YOUR ASSIGNMENT:
From the line containing "export SLEW_MARGIN = 0" through the last line of the entries, set down every line exactly and add nothing.
--- START ---
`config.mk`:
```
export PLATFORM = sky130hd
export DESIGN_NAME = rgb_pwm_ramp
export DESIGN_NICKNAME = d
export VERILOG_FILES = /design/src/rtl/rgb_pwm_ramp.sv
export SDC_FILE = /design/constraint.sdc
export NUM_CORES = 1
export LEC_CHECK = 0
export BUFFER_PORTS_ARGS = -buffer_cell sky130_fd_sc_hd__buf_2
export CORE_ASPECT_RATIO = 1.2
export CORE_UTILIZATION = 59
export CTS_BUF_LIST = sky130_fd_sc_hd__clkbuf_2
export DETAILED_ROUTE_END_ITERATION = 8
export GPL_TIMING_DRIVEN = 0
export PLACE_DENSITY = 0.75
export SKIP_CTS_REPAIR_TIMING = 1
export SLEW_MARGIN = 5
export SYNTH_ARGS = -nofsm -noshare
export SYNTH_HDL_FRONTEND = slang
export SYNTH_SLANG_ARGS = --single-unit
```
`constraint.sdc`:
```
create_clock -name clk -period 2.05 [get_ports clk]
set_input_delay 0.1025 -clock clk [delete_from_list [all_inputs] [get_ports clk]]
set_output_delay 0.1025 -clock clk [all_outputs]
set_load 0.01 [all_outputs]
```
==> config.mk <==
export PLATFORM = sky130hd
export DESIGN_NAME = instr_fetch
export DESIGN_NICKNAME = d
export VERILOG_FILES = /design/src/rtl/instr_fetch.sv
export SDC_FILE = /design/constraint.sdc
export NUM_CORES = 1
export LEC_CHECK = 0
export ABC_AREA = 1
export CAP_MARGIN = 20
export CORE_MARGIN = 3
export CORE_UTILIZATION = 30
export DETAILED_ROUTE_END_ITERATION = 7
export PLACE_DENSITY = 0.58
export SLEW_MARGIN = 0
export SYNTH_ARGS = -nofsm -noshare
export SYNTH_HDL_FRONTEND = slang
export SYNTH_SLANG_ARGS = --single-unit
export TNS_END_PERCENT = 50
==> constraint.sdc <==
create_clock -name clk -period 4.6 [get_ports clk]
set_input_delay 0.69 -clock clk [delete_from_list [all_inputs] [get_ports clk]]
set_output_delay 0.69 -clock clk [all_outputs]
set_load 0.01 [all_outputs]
--- END ---
EXERCISE OUTPUT:
export SLEW_MARGIN = 0
export SYNTH_ARGS = -nofsm -noshare
export SYNTH_HDL_FRONTEND = slang
export SYNTH_SLANG_ARGS = --single-unit
export TNS_END_PERCENT = 50
==> constraint.sdc <==
create_clock -name clk -period 4.6 [get_ports clk]
set_input_delay 0.69 -clock clk [delete_from_list [all_inputs] [get_ports clk]]
set_output_delay 0.69 -clock clk [all_outputs]
set_load 0.01 [all_outputs]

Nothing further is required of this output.